In the The Chronicle of Higher Education for November 9, there's an article about young academics who feel like frauds. Here's the link to John Gravois's piece. When this phenomenon was seriously studied, it was found that about 70 percent of people from all walks of life — men and women — have felt like impostors for at least some part of their careers.
There's even a web site for the syndrome.
I really don't like being grumpy about human psychology, but it occurs to me first that some of these young academics are (merely) feeling panic about not having as much knowledge about their fields of expertise as they feel they need to have. In other words, they are imposters, in a sense. Or: they're in a profession where one doesn't really know enough until one has been thinking, teaching, writing and studying for a decade or more. Or: one will never know enough. (And yet they must publish, so almost by definition what they write will be based on significantly incomplete knowledge. It all makes sense. In fact, too much sense.)
Years ago I met Bill Ringler. William A. Ringler, Jr. I was a young scholar feeling rather imposterish, research modern poetry in the manuscript archive of the Huntington Library. I and about thirty other scholars did nothing each day but go to the oasis-like Huntington in San Marino, California, enter the quiet, air-conditioned archives room, read rare books and manuscripts. I was rushing to get out my "tenure book." The Huntington did then, and proabably still does, have a noontime ritual. The manuscripts room closes down entirely for an hour. Everyone has to leave. The idea was to encourage the scholars to walk together across the botanical gardens to a little cafe just past the Shakespeare garden. This is all before the public was permitted to enter the gardens at 1 PM, so we had the place utterly to ourselves. So we did this: we walked to the cafe, where I had lunch at tables with scholars of Renaissance literature, California railroad historians, people examining the 1,200 negatives made by the woman photographer Frances B. Johnston, etc.
Once I met Bill Ringler, then more than 80 years old, I always made a dash to Bill's table. Bill was the world's foremost bibliographer-scholar of 16th-century English lyrics. By the time I met him he knew most of them by heart. Really. He had not been a hugely productive scholar--in, I mean, terms of the number of books and articles he'd published. But everyone knew that he knew more about his subject than anyone else. People used to come to the Huntington to be near Bill — never mind the rare books.

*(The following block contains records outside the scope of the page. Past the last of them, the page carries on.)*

== violet ==
==> flow/design.v <==
module alu #(
    parameter INST_W = 4,
    parameter INT_W  = 6,
    parameter FRAC_W = 10,
    parameter DATA_W = INT_W + FRAC_W
)(
    input                      i_clk,
    input                      i_rst_n,
    input                      i_in_valid,
    output                     o_busy,
    input         [INST_W-1:0] i_inst,
    input  signed [DATA_W-1:0] i_data_a,
    input  signed [DATA_W-1:0] i_data_b,
    output                     o_out_valid,
    output        [DATA_W-1:0] o_data
);
localparam SADD = 4'd0;  
localparam SSUB = 4'd1;  
localparam SMUL = 4'd2;  
localparam SACC = 4'd3;  
localparam SOFT = 4'd4;  
localparam XOR = 4'd5;   
localparam ARSH = 4'd6;  
localparam LROT = 4'd7;  
localparam CLZ = 4'd8;   
localparam RM4 = 4'd9;   
localparam MEM_H = 16;   
integer i;
localparam RANGE1 = 6'b100000;
localparam RANGE2 = 6'b010000;
localparam RANGE3 = 6'b001000;
localparam RANGE4 = 6'b000100;
localparam RANGE5 = 6'b000010;
localparam RANGE6 = 6'b000001;
localparam WAIT = 1'b0;
localparam EXE = 1'b1;
reg signed [DATA_W-1:0] comb_result; 
reg [DATA_W-1:0] rot_result; 
reg [DATA_W-1:0] add_sub_result;
reg signed [DATA_W+3:0] acc_result20;
reg signed [DATA_W-1:0] acc_result;
reg signed [DATA_W:0] add_sub_result17;
reg [DATA_W-1:0] arsh_result;
reg [2*DATA_W-1:0] lrot_base;
reg [DATA_W-1:0] lrot_result;
reg [4:0] clz_result;
reg [12:0] rm4_result;
reg [7:0] clz8;
reg [3:0] clz4;
wire [5:0] soft_range;
reg signed [DATA_W-1:0] soft_result;
reg [DATA_W-1:0] o_data_buffer;
reg busy_buffer;
reg ovalid_buffer;
reg [INST_W-1:0] inst_buffer;
reg signed [DATA_W-1:0] data_a_buffer;
reg signed [DATA_W-1:0] data_b_buffer;
reg signed [DATA_W+3:0] acc_mem [MEM_H-1:0];     
reg cs, ns;
always @(posedge i_clk or negedge i_rst_n) begin
    if(!i_rst_n) begin
        for (i=0; i<16; i=i+1) begin
            acc_mem[i] <= 20'd0;
        end
    end
    else if (inst_buffer == SACC)begin
        acc_mem[data_a_buffer[3:0]] <= acc_result20;
    end
end
always @(posedge i_clk or negedge i_rst_n) begin
    if(!i_rst_n) begin
        cs <= WAIT;
    end
    else begin
        cs <= ns;
    end
end
always @(*) begin
    if (cs == WAIT) begin
        ns = (i_in_valid) ? EXE : WAIT;
    end
    else begin
        ns = WAIT;
    end
end
always @(posedge i_clk or negedge i_rst_n) begin
    if(!i_rst_n) begin
        busy_buffer <= 1'b0;
        ovalid_buffer <= 1'b0;
        inst_buffer <= 4'd0;
        o_data_buffer <= 16'd0;
        data_a_buffer <= 16'd0;
        data_b_buffer <= 16'd0;
    end
    else begin
        inst_buffer <= i_inst;
        o_data_buffer <= comb_result;
        data_a_buffer <= i_data_a;
        data_b_buffer <= i_data_b;
        if (cs == WAIT) begin
            busy_buffer <= (i_in_valid) ? 1'b1 : 1'b0;
            ovalid_buffer <= 1'b0;
        end
        else begin
            busy_buffer <= 1'b0;
            ovalid_buffer <= 1'b1;
        end
    end
end
assign o_data = o_data_buffer;
assign o_out_valid = ovalid_buffer;
assign o_busy = busy_buffer;
assign soft_range[5] = data_a_buffer >= 16'sh0800;                                      
assign soft_range[4] = (data_a_buffer >= 16'sh0000) && (data_a_buffer < 16'sh0800);     
assign soft_range[3] = (data_a_buffer >= 16'shfc00) && (data_a_buffer < 16'sh0000);     
assign soft_range[2] = (data_a_buffer >= 16'shf800) && (data_a_buffer < 16'shfc00);     
assign soft_range[1] = (data_a_buffer >= 16'shf400) && (data_a_buffer < 16'shf800);     
assign soft_range[0] = (data_a_buffer < 16'shf400);                                     
always @(*) begin
    comb_result = 16'd0;
    case(inst_buffer)
        SADD : begin
            comb_result = add_sub_result;
        end
        SSUB : begin
            comb_result = add_sub_result;
        end 
        SMUL : begin
            comb_result = S_mul(data_a_buffer, data_b_buffer);
        end
        SACC : begin
            comb_result = acc_result;
        end
        SOFT : begin
            comb_result = soft_result;
        end
        XOR : begin
            comb_result = data_a_buffer ^ data_b_buffer;
        end
        ARSH : begin
            comb_result = arsh_result;
        end
        LROT : begin
            comb_result = lrot_result;
        end
        CLZ : begin
            comb_result = (clz_result[4]) ? 16'h0010 : {12'b0, clz_result[3:0]};
        end
        RM4 : begin
            comb_result = {3'd0,rm4_result};
        end
    endcase
end
always @(*) begin
    acc_result20 = (acc_mem[data_a_buffer[3:0]] + data_b_buffer);
    if (acc_result20 > 20'sh07fff) begin
        acc_result = 16'h7fff;
    end
    else if (acc_result20 < 20'shf8000) begin
        acc_result = 16'h8000;
    end
    else begin
        acc_result = acc_result20[DATA_W-1:0];
    end
end
always @(*) begin
    add_sub_result17 = (inst_buffer[0]) ? (data_a_buffer - data_b_buffer) : (data_a_buffer + data_b_buffer);
    if (!add_sub_result17[DATA_W]) begin  
        add_sub_result = (add_sub_result17 > 17'sh07fff) ? 16'h7fff : add_sub_result17[DATA_W-1:0];  
    end
    else begin   
        add_sub_result = (add_sub_result17 < 17'sh18000) ? 16'h8000 : add_sub_result17[DATA_W-1:0];
    end
end
always @(*) begin
    soft_result = 16'd0;
    case (soft_range)
        RANGE1 : begin               
            soft_result = data_a_buffer;                                                                     
        end 
        RANGE2 : begin                           
            soft_result = dev3($signed({data_a_buffer, 1'b0}) + 18'sh00800);     
        end
        RANGE3 : begin
            soft_result = dev3($signed(({data_a_buffer[DATA_W-1], data_a_buffer})) + 18'sh00800);          
        end
        RANGE4 : begin
            soft_result = dev9($signed({data_a_buffer, 1'b0}) + 18'sh01400);     
        end
        RANGE5 : begin
            soft_result = dev9($signed({data_a_buffer[DATA_W-1], data_a_buffer}) + 18'sh00c00);          
        end
        RANGE6 : begin
            soft_result = 16'd0;                                                                     
        end
    endcase
end
always @(*) begin
    arsh_result = data_a_buffer >>> data_b_buffer[4:0];
end
always @(*) begin
    lrot_base = {2{data_a_buffer}};
    lrot_result = lrot_base[(5'd16-data_b_buffer[4:0])+:DATA_W];
end
always @(*) begin
    clz_result[4] = (~|data_a_buffer);
    clz_result[3] = (~|data_a_buffer[15:8]);
    clz8 = (clz_result[3]) ? data_a_buffer[7:0] : data_a_buffer[15:8];
    clz_result[2] = (~|clz8[7:4]);
    clz4 = (clz_result[2]) ? clz8[3:0] : clz8[7:4];
    clz_result[1] = (~|clz4[3:2]);
    clz_result[0] = (clz_result[1]) ? ~clz4[1] : ~clz4[3];
end
always @(*) begin
    for (i=0; i<13; i=i+1) begin
        rm4_result[i] = data_a_buffer[i+:4] == data_b_buffer[(15-i)-:4];
    end
end
function automatic [DATA_W-1:0] S_mul;
    input signed [DATA_W-1:0] data_a;
    input signed [DATA_W-1:0] data_b;
    reg signed [2*DATA_W-1:0] mul_result;
    begin
        mul_result = data_a * data_b;
        if (!mul_result[2*DATA_W-1]) begin
            if (mul_result > 32'sh01fffc00) begin
                S_mul = 16'h7fff;  
            end
            else begin
                S_mul = (mul_result[9]) ? mul_result[25:10] + 16'sd1 : mul_result[25:10];   
            end
        end
        else begin
            if (mul_result < 32'shfe000000) begin
                S_mul = 16'h8000;   
            end
            else begin
                S_mul = (mul_result[9]) ? mul_result[25:10] + 16'sd1 : mul_result[25:10];   
            end
        end
    end
endfunction
localparam EXT_BIT = 10;
function automatic [DATA_W-1:0] dev3;
    input signed [17:0] devident;        
    reg signed [EXT_BIT+17:0] ext_devident;
    reg signed [EXT_BIT+17:0] Q0;
    reg signed [EXT_BIT+17:0] Q1;
    reg signed [EXT_BIT+17:0] Q2;
    reg signed [EXT_BIT+17:0] Q3, Q3_plus1;
    begin
        ext_devident = {devident, 10'b0};            
        Q0 = ((ext_devident >> 2) + ext_devident) >> 2;
        Q1 = (Q0 + ext_devident) >> 1;
        Q2 = ((Q1 >> 6) + Q1);
        Q3 = ((Q2 >> 12) + Q2) >> 1;
        Q3_plus1 = Q3 + $signed({18'h00001,10'b0});   
        dev3 = (Q3[EXT_BIT-1]) ? Q3_plus1[EXT_BIT+15:EXT_BIT] : Q3[EXT_BIT+15:EXT_BIT];
    end
endfunction
function automatic [DATA_W-1:0] dev9;
    input signed [17:0] devident;
    reg signed [EXT_BIT+17:0] ext_devident;
    reg signed [EXT_BIT+17:0] Q0;
    reg signed [EXT_BIT+17:0] Q1;
    reg signed [EXT_BIT+17:0] Q2;
    reg signed [EXT_BIT+17:0] Q3, Q3_plus1;
    begin
        ext_devident = {devident, 10'b0};    
        Q0 = ((ext_devident >> 1) + ext_devident) >> 1;
        Q1 = (Q0 + ext_devident) >> 1;
        Q2 = ((Q1 >> 6) + Q1);
        Q3 = ((Q2 >> 12) + Q2) >> 3;
        Q3_plus1 = Q3 + $signed({18'h00001,10'b0});   
        dev9 = (Q3[EXT_BIT-1]) ? Q3_plus1[EXT_BIT+15:EXT_BIT] : Q3[EXT_BIT+15:EXT_BIT];
    end
endfunction
endmodule
clock: 3.09 ns
lec_check: 0
cap_margin: 20
core_margin: 2
core_utilization: 70
cts_cluster_diameter: 307
cts_cluster_size: 46
hold_slack_margin: -0.09
setup_slack_margin: 0.37
slew_margin: 20
run.sh (not shown) runs the stock make flow with config.mk's settings and CLKGATE_MAP_FILE=.
In the summary table, violet is marked failed, with error GRT-0116 raised in global routing.
The following lists how fjord was set up differently from violet:
Settings: an added TNS_END_PERCENT of 10; a change of CTS_CLUSTER_SIZE from 46 to 16; a change of CORE_UTILIZATION from 70 to 72; a deleted HOLD_SLACK_MARGIN that had been -0.09; a change of SETUP_SLACK_MARGIN from 0.37 to 0.91; a change of CTS_CLUSTER_DIAMETER from 307 to 295; a change of the clock period (ns, I/O delays scaled along) from 3.09 to 4.96.
==> results <==
- Diff fjord..violet | top-level I/O count | negligible
- fjord against violet; placed cell area is down slightly.
- On overall die area: between fjord and violet, it ends up higher for violet.
- fjord vs violet: worst-case setup slack after placement up
- fjord did not finish; a tool error ended it in global routing.
- Cell area after technology mapping came out exactly the same in fjord and violet.
## Diff of input files: raven against fjord
Settings: putting PLACE_DENSITY at 0.41 where nothing was set; swapping 295 for 335 in CTS_CLUSTER_DIAMETER; putting MIN_ROUTING_LAYER at met1 where nothing was set; clearing SETUP_SLACK_MARGIN, which used to be 0.91; putting GPL_TIMING_DRIVEN at 1 where nothing was set; putting GPL_ROUTABILITY_DRIVEN at 0 where nothing was set; putting MAX_ROUTING_LAYER at met5 where nothing was set; swapping 20 for 5 in CAP_MARGIN; putting ABC_AREA at 1 where nothing was set; clearing CTS_CLUSTER_SIZE, which used to be 16; clearing TNS_END_PERCENT, which used to be 10; swapping 72 for 57 in CORE_UTILIZATION; swapping 4.96 for 7.58 in the clock period (ns, I/O delays scaled along).
### Flow results
- STATUS run=raven STAGES=ALL_DONE FINAL_CHECKS=FAILED CAUSE=negative setup slack
- Portion of the post-synthesis area used by sequential elements was higher in the run labelled fjord.
- Post-CTS repair timing setup buffer count: lower on raven
- Flop and latch count out of synthesis: fjord vs raven identical
## Diff of input files: willow against raven
Settings: PLACE_DENSITY: 0.41 -> unset; HOLD_SLACK_MARGIN: unset -> -0.08; CORE_UTILIZATION: 57 -> 70; CTS_CLUSTER_DIAMETER: 335 -> 269; the clock period (ns, I/O delays scaled along): 7.58 -> 9.92.
## What came out
The flow did not stop early for willow: all stages ran, and the layout cleared the timing, DRC and antenna checks.
raven → willow: met3 wire length rose 12%, setup slack climbed 1.15 ns, part of the cycle the worst path needs has decreased.
Going from raven to willow, maximum frequency shrinks by about 13%.
Biggest cell delay along the critical path: raven and willow compared, lower one is willow
On final count of negative-setup-slack endpoints, the higher figure sits with raven, not willow.
Area growth from synthesis to layout sits lower in willow than in raven.
willow ended up with a higher clock network area share than raven did.
When the final numbers for raven and willow were put side by side, the routed wire length turned out to be smaller in willow.
Changes in maple relative to willow:
Settings: putting PLACE_DENSITY at 0.66 where nothing was set; swapping 0 for 1 in GPL_ROUTABILITY_DRIVEN; swapping met5 for met4 in MAX_ROUTING_LAYER; clearing HOLD_SLACK_MARGIN, which used to be -0.08; swapping 70 for 72 in CORE_UTILIZATION; swapping 269 for 335 in CTS_CLUSTER_DIAMETER; swapping 9.92 for 8.77 in the clock period (ns, I/O delays scaled along).
==> comparison <==
Setup slack on the worst flop-to-flop path (higher): willow
Changes observed in maple relative to willow: tally of clock buffers in the finished layout went down, final layout net count went up, share of the clock period used by the worst path after layout increased 7.7 points, global-route track usage on met2 rose 8.7 points.
Looking only at finished layout cell area, and setting everything else aside, the higher value of maple and willow goes to maple.
Met3 track demand over resource: higher on maple
willow: PASS, flow complete, no timing, DRC or antenna violations
Ran to the end and failed final checks on negative setup slack: maple.
Diff willow -> maple | largest net degree at the start of global routing | up by more than half
Buffer share of cell area, maple and willow: smaller value in willow
> inputs changed (maple -> nickel)
Settings: CTS_CLUSTER_DIAMETER now 398, was 335; GPL_TIMING_DRIVEN no longer set, was 1; CAP_MARGIN now 20, was 5; MAX_ROUTING_LAYER no longer set, was met4; CTS_CLUSTER_SIZE now 10, previously not set; TNS_END_PERCENT now 10, previously not set; GPL_ROUTABILITY_DRIVEN no longer set, was 1; PLACE_DENSITY now 0.37, was 0.66; SETUP_SLACK_MARGIN now 0.91, previously not set; MIN_ROUTING_LAYER no longer set, was met1; HOLD_SLACK_MARGIN now 0.29, previously not set; the clock period (ns, I/O delays scaled along) now 4.96, was 8.77.
Findings:
The layout from maple, despite a flow that completed every stage, fails the layout checks, with the failing checks listed as negative setup slack. nickel did not make it past clock tree synthesis, where a tool error ended it. In nickel relative to maple, placed wire-length estimate after detailed placement had gone up by more than a quarter. From maple to nickel, total of flip-flops plus latches after synthesis did not move at all. Chip width: maple vs nickel — no meaningful difference. nickel against maple: weighted congestion reported at the end of routability-driven placement now sits higher, cell count after placement now sits higher, placed standard-cell area now sits higher, simple-gate portion of the synthesized area now sits at about the same level.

He was a rare book.
He had taught at the University of Chicago for decades, and now he "retired to the Huntington." Lived in Pasadena or somewhere and walked to the library every day and studied. Preparing himself to compile the once-in-a-generation tome.
I once asked him, in effect, why he had taken so long to put this book together. It seemed that he'd been the expert in 16th-century English lyric for at least several decades already. His answer was "I don't know enough about it yet, but I will soon." And then: "Some of these things take thirty or forty years to master. If you have that kind of time, then taking that long is appropriate to the task. The best scholars are sometimes people in their 80s."
I'm not of course recommending that any of these nervous young academics wait decades before feeling they know their subject matter well enough to feel they can write definitively about it. I'm just reacting to the sad but also obvious or truistic news of the imposter complex. Bill Ringler had one, big time, but it put him at peace, and made him want to get up in the morning at an age when many folks, having been driven by nervousness all their professional lives, now drool and putter around the roses.
Bill puttered around the roses, as did I in those blissful weeks in Research Heaven, but only for that one enforced hour each day. Then: back to the work.